What this task involves: Show all the lines in the data below that include the word "from".

Top of Material for this exercise

## src/rtl/lcgx_pkg.sv

```systemverilog
`timescale 1ns / 1ps
// Shared types and constants for the LCG keystream XOR cipher.
// Used by the controller, the datapath and the top level.
package lcgx_pkg;

  localparam int WordW  = 32;
  localparam int ByteW  = 8;
  localparam int CfgIdxW = 2;
  localparam int CntW   = $clog2(WordW);

  localparam logic [CfgIdxW-1:0] CFG_SEED = 2'd0;
  localparam logic [CfgIdxW-1:0] CFG_MULT = 2'd1;
  localparam logic [CfgIdxW-1:0] CFG_INCR = 2'd2;
  localparam logic [CfgIdxW-1:0] CFG_MOD  = 2'd3;

  localparam logic [WordW-1:0] MOD_RESET = 32'd1;
  localparam logic [ByteW-1:0] LOW_BYTE_MASK = 8'hFF;

  typedef enum logic [1:0] {
    ST_IDLE,
    ST_MUL,
    ST_ADD,
    ST_DIV
  } state_t;

  // controller -> datapath
  typedef struct packed {
    logic pend_load;  // latch keystream word and result byte of an accepted transfer
    logic out_load;   // move pending byte into the output register
    logic mul;        // register the wrapped product
    logic add;        // form the sum and seed the divider
    logic store_sum;  // modulus zero: sum is the next word
    logic div_step;   // one restoring remainder step
    logic div_last;   // last step: write the remainder back as the next word
  } cmd_t;

  // datapath -> controller
  typedef struct packed {
    logic mod_zero;
  } status_t;

endpackage

```

## src/rtl/lcg_keystream_xor_cipher_unit.sv

```systemverilog
`timescale 1ns / 1ps
// LCG keystream XOR cipher, top level: controller plus datapath.
// Depends on lcgx_pkg, lcgx_ctrl and lcgx_datapath.
//
// Usage:
//   Input channel (in_valid / in_stall) carries one text byte and a restart
//   flag; restart loads the seed as the keystream word for that byte.
//   Output channel (out_valid / out_stall) returns the byte XOR the low byte
//   of the keystream word, one result per input, in order.
//   Configuration: write cfg_wdata to register cfg_index (0 seed, 1 multiplier,
//   2 increment, 3 modulus) with cfg_we; write only while the block is idle.
// Sequence:
//   out_valid rises once the result byte has moved from the pending byte
//   register into the output register. The next input is taken only after
//   the accept, the 32x32 multiply, the add and the bit-serial remainder unit
//   (skipped when the modulus is zero) are done and the pending byte has
//   moved into the output register.
// Reset (rst_n low, synchronous) clears the keystream word, loads the
// register reset values and empties the output. While the receiver stalls
// the result holds; one more result waits internally, then the input stalls.
module lcg_keystream_xor_cipher_unit (
  input  logic                         clk,
  input  logic                         rst_n,
  input  logic                         cfg_we,
  input  logic [lcgx_pkg::CfgIdxW-1:0] cfg_index,
  input  logic [lcgx_pkg::WordW-1:0]   cfg_wdata,
  input  logic                         in_valid,
  output logic                         in_stall,
  input  logic [lcgx_pkg::ByteW-1:0]   in_text_byte,
  input  logic                         in_restart,
  output logic                         out_valid,
  input  logic                         out_stall,
  output logic [lcgx_pkg::ByteW-1:0]   out_byte
);
  import lcgx_pkg::*;

  cmd_t    cmd;
  status_t status;

  lcgx_ctrl u_ctrl (
    .clk       (clk),
    .rst_n     (rst_n),
    .in_valid  (in_valid),
    .in_stall  (in_stall),
    .out_valid (out_valid),
    .out_stall (out_stall),
    .status    (status),
    .cmd       (cmd)
  );

  lcgx_datapath u_datapath (
    .clk          (clk),
    .rst_n        (rst_n),
    .cfg_we       (cfg_we),
    .cfg_index    (cfg_index),
    .cfg_wdata    (cfg_wdata),
    .in_text_byte (in_text_byte),
    .in_restart   (in_restart),
    .out_byte     (out_byte),
    .cmd          (cmd),
    .status       (status)
  );

endmodule

```

## src/rtl/lcgx_ctrl.sv

```systemverilog
`timescale 1ns / 1ps
// Controller of the LCG keystream XOR cipher: sequencing of the
// multiply, add and bit-serial remainder, and the output handshake. Uses lcgx_pkg.
module lcgx_ctrl (
  input  logic            clk,
  input  logic            rst_n,
  input  logic            in_valid,
  output logic            in_stall,
  output logic            out_valid,
  input  logic            out_stall,
  input  lcgx_pkg::status_t status,
  output lcgx_pkg::cmd_t    cmd
);
  import lcgx_pkg::*;

  state_t          state_r, state_nxt;
  logic [CntW-1:0] cnt_r, cnt_nxt;
  logic            pend_valid_r, pend_valid_nxt;
  logic            out_valid_r, out_valid_nxt;
  logic            accept;
  logic            out_free;
  logic            last_step;

  assign in_stall  = (state_r != ST_IDLE) || pend_valid_r;
  assign accept    = in_valid && !in_stall;
  assign out_free  = !out_valid_r || !out_stall;
  assign out_valid = out_valid_r;
  assign last_step = (cnt_r == CntW'(WordW - 1));

  always_comb begin
    state_nxt = state_r;
    cnt_nxt   = cnt_r;
    unique case (state_r)
      ST_IDLE: begin
        if (accept) state_nxt = ST_MUL;
      end
      ST_MUL: begin
        state_nxt = ST_ADD;
      end
      ST_ADD: begin
        cnt_nxt   = '0;
        state_nxt = status.mod_zero ? ST_IDLE : ST_DIV;
      end
      ST_DIV: begin
        cnt_nxt = cnt_r + CntW'(1);
        if (last_step) state_nxt = ST_IDLE;
      end
      default: state_nxt = ST_IDLE;
    endcase
  end

  always_comb begin
    cmd           = '0;
    cmd.pend_load = accept;
    cmd.out_load  = pend_valid_r && out_free;
    unique case (state_r)
      ST_IDLE: ;
      ST_MUL:  cmd.mul = 1'b1;
      ST_ADD: begin
        cmd.add       = 1'b1;
        cmd.store_sum = status.mod_zero;
      end
      ST_DIV: begin
        cmd.div_step = 1'b1;
        cmd.div_last = last_step;
      end
      default: ;
    endcase
  end

  always_comb begin
    pend_valid_nxt = pend_valid_r;
    if (accept) pend_valid_nxt = 1'b1;
    else if (cmd.out_load) pend_valid_nxt = 1'b0;
    // hold the output while the receiver stalls, refill from the pending byte
    out_valid_nxt = cmd.out_load ? 1'b1 : (out_valid_r && out_stall);
  end

  always_ff @(posedge clk) begin
    if (!rst_n) begin
      state_r      <= ST_IDLE;
      cnt_r        <= '0;
      pend_valid_r <= 1'b0;
      out_valid_r  <= 1'b0;
    end else begin
      state_r      <= state_nxt;
      cnt_r        <= cnt_nxt;
      pend_valid_r <= pend_valid_nxt;
      out_valid_r  <= out_valid_nxt;
    end
  end

endmodule

```

## src/rtl/lcgx_datapath.sv

```systemverilog
`timescale 1ns / 1ps
// Datapath of the LCG keystream XOR cipher: configuration registers, keystream
// word, multiplier, adder, restoring remainder unit and byte registers. Uses lcgx_pkg.
module lcgx_datapath (
  input  logic                        clk,
  input  logic                        rst_n,
  input  logic                        cfg_we,
  input  logic [lcgx_pkg::CfgIdxW-1:0] cfg_index,
  input  logic [lcgx_pkg::WordW-1:0]  cfg_wdata,
  input  logic [lcgx_pkg::ByteW-1:0]  in_text_byte,
  input  logic                        in_restart,
  output logic [lcgx_pkg::ByteW-1:0]  out_byte,
  input  lcgx_pkg::cmd_t              cmd,
  output lcgx_pkg::status_t           status
);
  import lcgx_pkg::*;

  logic [WordW-1:0] seed_r, mult_r, incr_r, mod_r;
  logic [WordW-1:0] word_r, word_nxt;
  logic [WordW-1:0] opnd_r;
  logic [WordW-1:0] prod_r;
  logic [WordW-1:0] dvd_r;
  logic [WordW-1:0] rem_r, rem_nxt;
  logic [ByteW-1:0] pend_byte_r;
  logic [ByteW-1:0] out_byte_r;
  logic [WordW-1:0] word_cur;
  logic [WordW-1:0] sum;
  logic [WordW:0]   trial;
  logic [WordW:0]   diff;

  assign status.mod_zero = (mod_r == '0);
  assign out_byte        = out_byte_r;

  assign word_cur = in_restart ? seed_r : word_r;
  assign sum      = prod_r + incr_r;

  // restoring step: bring in the next dividend bit, subtract when it fits
  assign trial = {rem_r, dvd_r[WordW-1]};
  assign diff  = trial - {1'b0, mod_r};
  assign rem_nxt = diff[WordW] ? trial[WordW-1:0] : diff[WordW-1:0];

  always_comb begin
    word_nxt = word_r;
    if (cmd.pend_load) word_nxt = word_cur;
    else if (cmd.store_sum) word_nxt = sum;
    else if (cmd.div_last) word_nxt = rem_nxt;
  end

  always_ff @(posedge clk) begin
    if (!rst_n) begin
      seed_r <= '0;
      mult_r <= '0;
      incr_r <= '0;
      mod_r  <= MOD_RESET;
      word_r <= '0;
    end else begin
      word_r <= word_nxt;
      if (cfg_we) begin
        unique case (cfg_index)
          CFG_SEED: seed_r <= cfg_wdata;
          CFG_MULT: mult_r <= cfg_wdata;
          CFG_INCR: incr_r <= cfg_wdata;
          CFG_MOD:  mod_r  <= cfg_wdata;
          default:  ;
        endcase
      end
    end
  end

  always_ff @(posedge clk) begin
    if (cmd.pend_load) begin
      opnd_r      <= word_cur;
      pend_byte_r <= in_text_byte ^ (word_cur[ByteW-1:0] & LOW_BYTE_MASK);
    end
    if (cmd.out_load) out_byte_r <= pend_byte_r;
    if (cmd.mul) prod_r <= WordW'(mult_r * opnd_r);
    if (cmd.add) begin
      dvd_r <= sum;
      rem_r <= '0;
    end else if (cmd.div_step) begin
      dvd_r <= {dvd_r[WordW-2:0], 1'b0};
      rem_r <= rem_nxt;
    end
  end

endmodule
```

Bottom of Material for this exercise

Solution to the problem:
//   out_valid rises once the result byte has moved from the pending byte
    // hold the output while the receiver stalls, refill from the pending byte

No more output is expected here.